HFHS Cav1 paper data

The entry of lipopolysaccharides (LPS) from the intestinal lumen to the circulation is associated with metabolic syndrome (MetS). We have reported that LPS is transcellularly transported from the jejunal lumen in the presence of luminal long-chain fatty acid (LCFA) via caveolin-1 (Cav1)-mediated endocytotic pathways. Here, we examined the effects of diets of varying FA composition on the MetS induction and LPS transport in murine jejunum. Male and female C57Bl6 wild type (WT) and global Cav1 knockout (KO) mice were fed a standard diet (SD), or one of 3 high fat-high sucrose diets enriched in saturated LCFA (LCD), medium-chain FA (MCD) and polyunsaturated FA (PUD) for 6 wks. FITC-LPS or FITC-dextran (FD4) m-to-s transport with transepithelial electrical resistance (TEER) was measured in Ussing chambers. MetS was predominantly induced in male WT LCD with increased portal venous LPS levels, but less induced in WT MCD and PUD or in KO. Interestingly, basal FITC-LPS and FD4 transport was increased in the jejunum of male WT LCD without TEER change, compared with WT SD, but not in KO LCD. The LCD-induced enhanced LPS and FD4 transports were abolished by luminal inhibitors of lipid rafts, CD36, or Src kinase.
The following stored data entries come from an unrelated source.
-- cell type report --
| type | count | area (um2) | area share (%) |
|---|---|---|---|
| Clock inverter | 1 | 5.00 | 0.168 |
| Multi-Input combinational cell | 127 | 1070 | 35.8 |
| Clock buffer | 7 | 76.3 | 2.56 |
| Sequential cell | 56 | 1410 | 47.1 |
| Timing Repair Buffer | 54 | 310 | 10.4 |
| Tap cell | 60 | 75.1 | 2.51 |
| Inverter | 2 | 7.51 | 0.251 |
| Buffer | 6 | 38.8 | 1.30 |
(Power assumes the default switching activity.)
<file path="src/rtcal_pkg.sv">
package rtcal_pkg;
   // ****************************************
   // Register map
   // ****************************************
   localparam logic [7:0] MIN_ALARM_ADDR = 8'h07;
   localparam logic [7:0] HOUR_ALARM_ADDR = 8'h08;
   localparam logic [7:0] DAY_ALARM_ADDR = 8'h09;

   // ****************************************
   // Reset values
   // ****************************************
   localparam logic [7:0] MIN_ALARM_RST = 8'h80;
   localparam logic [7:0] HOUR_ALARM_RST = 8'h80;
   localparam logic [7:0] DAY_ALARM_RST = 8'h80;

   // ****************************************
   // Field layout
   // ****************************************
   localparam int DISABLE_BIT = 7;
   localparam int AFTERNOON_BIT = 5;
   // Writable bits; bit 6 of hours and day registers is read-only zero
   localparam logic [7:0] MIN_ALARM_WMASK = 8'hFF;
   localparam logic [7:0] HOUR_ALARM_WMASK = 8'hBF;
   localparam logic [7:0] DAY_ALARM_WMASK = 8'hBF;
   // Read and decode masks that depend on the mode selects, then the fixed unmapped read value
   localparam logic [7:0] HOUR_VAL24_MASK = 8'h3F;
   localparam logic [7:0] HOUR_VAL12_MASK = 8'h1F;
   localparam logic [7:0] WEEKDAY_RD_MASK = 8'h87;
   localparam logic [7:0] WEEKDAY_VAL_MASK = 8'h07;
   localparam logic [7:0] DATE_VAL_MASK = 8'h3F;
   localparam logic [7:0] UNMAPPED_RD = 8'h00;
endpackage : rtcal_pkg

</file>
<file path="src/rtcal_alarm_regs.sv">
`timescale 1ns/10ps
// How it works
// - Minutes register bit 7 low enables minute alarm; resets high (disabled).
// - Minutes register bits 6..0 hold BCD minute, 00 to 59.
// - Reads always return contents; writes dropped while password protection active.
// - Hours register bit 7 low enables hour alarm; resets high (disabled).
// - In 24-hour mode hours bits 5..0 hold BCD hour 0 to 23.
// - In 12-hour mode bit 5 is afternoon flag, bits 4..0 BCD hour.
// - Hours register bit 6 is read-only and always reads zero.
// - Day register has its own enable, joined with minute and hour enables.
// - Minute enable acts jointly with hour and day enables for alarm.
// - Day select low makes the day register a weekday alarm.
// - Weekday alarm value is BCD 0 to 6, meaning chosen by software.
// - Day select high makes the day register a date alarm 01 to 31.
// - Date alarm value is passed as is; leap-year handling belongs to the calendar counter.
// - Day register bit 7 low enables day alarm; resets high (disabled).
// - Weekday value sits in bits 2..0; bits 6..3 read zero.
module rtcal_alarm_regs #(
   parameter int DATA_W = 8
) (
   input wire logic clk,
   input wire logic srst,
   input wire logic [7:0] reg_addr,
   input wire logic reg_wr,
   input wire logic [DATA_W-1:0] reg_wdata,
   input wire logic reg_rd,
   input wire logic write_protect,
   input wire logic twelve_hour_select,
   input wire logic weekday_or_date_select,
   output logic [DATA_W-1:0] reg_rdata,
   output logic minute_alarm_disable,
   output logic hour_alarm_disable,
   output logic day_alarm_disable,
   output logic alarm_armed,
   output logic [6:0] minute_value,
   output logic [5:0] hour_value,
   output logic afternoon_flag,
   output logic [5:0] day_value
);
   // ****************************************
   // Parameter check
   // ****************************************
   // The bit layout is fixed at one byte per register
   if (DATA_W != 8) begin : g_bad_width
      $error("rtcal_alarm_regs: DATA_W must be 8");
   end

   // ****************************************
   // Limitations
   // ****************************************
   // No BCD range check on writes; software keeps values legal
   // Date 00 after power-on is kept until the host writes a real date
   // Leap-year handling belongs to the calendar counter
   // Decoded outputs follow the mode selects one cycle late
   // Read and write of one register in one cycle: read sees old byte
   // Unmapped writes vanish without any indication

   // ****************************************
   // Stored registers
   // ****************************************
   // One entry per alarm register: address, value after reset, writable bits
   localparam int NUM_REGS = 3;
   localparam logic [7:0] ENTRY_ADDR [NUM_REGS] = '{rtcal_pkg::MIN_ALARM_ADDR,
      rtcal_pkg::HOUR_ALARM_ADDR, rtcal_pkg::DAY_ALARM_ADDR};
   localparam logic [7:0] ENTRY_RST [NUM_REGS] = '{rtcal_pkg::MIN_ALARM_RST,
      rtcal_pkg::HOUR_ALARM_RST, rtcal_pkg::DAY_ALARM_RST};
   localparam logic [7:0] ENTRY_WMASK [NUM_REGS] = '{rtcal_pkg::MIN_ALARM_WMASK,
      rtcal_pkg::HOUR_ALARM_WMASK, rtcal_pkg::DAY_ALARM_WMASK};
   // Positions of the three registers in the tables above
   localparam int MIN_IDX = 0;
   localparam int HOUR_IDX = 1;
   localparam int DAY_IDX = 2;

   // A reset value may not set a bit that writes can never set
   for (genvar c = 0; c < NUM_REGS; c++) begin : g_rst_check
      if ((ENTRY_RST[c] & ~ENTRY_WMASK[c]) != 8'h00) begin : g_bad_rst
         $error("rtcal_alarm_regs: reset value sets a read-only bit");
      end
   end

   logic [7:0] entry_q [NUM_REGS];
   logic [7:0] entry_d [NUM_REGS];
   logic [7:0] min_q, min_d;
   logic [7:0] hour_q, hour_d;
   logic [7:0] day_q, day_d;
   logic wr_ok;

   // Protection blocks writes but never reads
   assign wr_ok = reg_wr && !write_protect;

   // Same write and storage logic for each register
   for (genvar g = 0; g < NUM_REGS; g++) begin : g_entry
      logic [7:0] store_q, store_d;

      // Masked write data on an address hit, otherwise hold
      always_comb begin
         store_d = store_q;
         if (wr_ok && reg_addr == ENTRY_ADDR[g]) begin
            // Read-only bits dropped; whole byte kept so a mode flip loses nothing
            store_d = reg_wdata & ENTRY_WMASK[g];
         end
      end

      // Storage, reset to disabled alarms
      always_ff @(posedge clk) begin
         if (srst) begin
            store_q <= ENTRY_RST[g];
         end else begin
            store_q <= store_d;
         end
      end

      assign entry_q[g] = store_q;
      assign entry_d[g] = store_d;
   end

   // Named views of the three entries
   assign min_q = entry_q[MIN_IDX];
   assign min_d = entry_d[MIN_IDX];
   assign hour_q = entry_q[HOUR_IDX];
   assign hour_d = entry_d[HOUR_IDX];
   assign day_q = entry_q[DAY_IDX];
   assign day_d = entry_d[DAY_IDX];

   // ****************************************
   // Read data and decoded alarm fields
   // ****************************************
   logic [7:0] rdata_q, rdata_d;
   logic [7:0] day_view;
   logic [6:0] minv_q, minv_d;
   logic [5:0] hourv_q, hourv_d;
   logic [5:0] dayv_q, dayv_d;
   logic pm_q, pm_d;
   logic dis_m_q, dis_h_q, dis_w_q, armed_q;
   logic dis_m_d, dis_h_d, dis_w_d, armed_d;

   // Mode selects only change how the stored bytes are viewed
   always_comb begin
      if (weekday_or_date_select) begin
         // Date view: value field in bits 5..0
         day_view = day_q;
         dayv_d = 6'(day_d & rtcal_pkg::DATE_VAL_MASK);
      end else begin
         // Weekday view: bits 6..3 hidden; bits 5..3 still stored, bit 6 never stored
         day_view = day_q & rtcal_pkg::WEEKDAY_RD_MASK;
         dayv_d = 6'(day_d & rtcal_pkg::WEEKDAY_VAL_MASK);
      end
      if (twelve_hour_select) begin
         // 12-hour view: afternoon flag split off the hour
         hourv_d = 6'(hour_d & rtcal_pkg::HOUR_VAL12_MASK);
         pm_d = hour_d[rtcal_pkg::AFTERNOON_BIT];
      end else begin
         // 24-hour view: no afternoon flag
         hourv_d = 6'(hour_d & rtcal_pkg::HOUR_VAL24_MASK);
         pm_d = 1'b0;
      end
      minv_d = min_d[6:0];
      // Enables leave as stored, whatever the mode
      dis_m_d = min_d[rtcal_pkg::DISABLE_BIT];
      dis_h_d = hour_d[rtcal_pkg::DISABLE_BIT];
      dis_w_d = day_d[rtcal_pkg::DISABLE_BIT];
      // Any one enabled field arms the shared alarm compare
      armed_d = !(dis_m_d && dis_h_d && dis_w_d);
      // Read port holds its last answer between reads
      rdata_d = rdata_q;
      if (reg_rd) begin
         unique case (reg_addr)
            rtcal_pkg::MIN_ALARM_ADDR: rdata_d = min_q;
            rtcal_pkg::HOUR_ALARM_ADDR: rdata_d = hour_q;
            rtcal_pkg::DAY_ALARM_ADDR: rdata_d = day_view;
            default: rdata_d = rtcal_pkg::UNMAPPED_RD;
         endcase
      end
   end

   // ****************************************
   // Decoded field registers
   // ****************************************
   // Leap-year date range is the calendar counter's job; value is passed as is
   always_ff @(posedge clk) begin
      if (srst) begin
         rdata_q <= rtcal_pkg::UNMAPPED_RD;
         minv_q <= 7'h00;
         hourv_q <= 6'h00;
         dayv_q <= 6'h00;
         pm_q <= 1'b0;
         dis_m_q <= 1'b1;
         dis_h_q <= 1'b1;
         dis_w_q <= 1'b1;
         armed_q <= 1'b0;
      end else begin
         // Registered so every output comes from a flip-flop
         rdata_q <= rdata_d;
         minv_q <= minv_d;
         hourv_q <= hourv_d;
         dayv_q <= dayv_d;
         pm_q <= pm_d;
         dis_m_q <= dis_m_d;
         dis_h_q <= dis_h_d;
         dis_w_q <= dis_w_d;
         armed_q <= armed_d;
      end
   end

   // ****************************************
   // Outputs
   // ****************************************
   // Straight from the registers above
   assign reg_rdata = rdata_q;
   assign minute_alarm_disable = dis_m_q;
   assign hour_alarm_disable = dis_h_q;
   assign day_alarm_disable = dis_w_q;
   assign alarm_armed = armed_q;
   assign minute_value = minv_q;
   assign hour_value = hourv_q;
   assign afternoon_flag = pm_q;
   assign day_value = dayv_q;
endmodule : rtcal_alarm_regs

</file>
In vivo imaging demonstrated intracellular vesicular uptake of dextran and LPS in the jejunal villous enterocytes with absent paracellular staining in male WT LCD, but not in WT SD or KO LCD. In proximal colonic mucosa, there was no LPS or FD4 transport in WT SD or LCD. These results suggest that LCD constitutively activates Cav1-mediated endocytotic LPS transport in the small intestine, with consequent metabolic endotoxemia and MetS. Cav1-mediated LPS transport is a promising therapeutic target for diet-induced, LPS-associated MetS.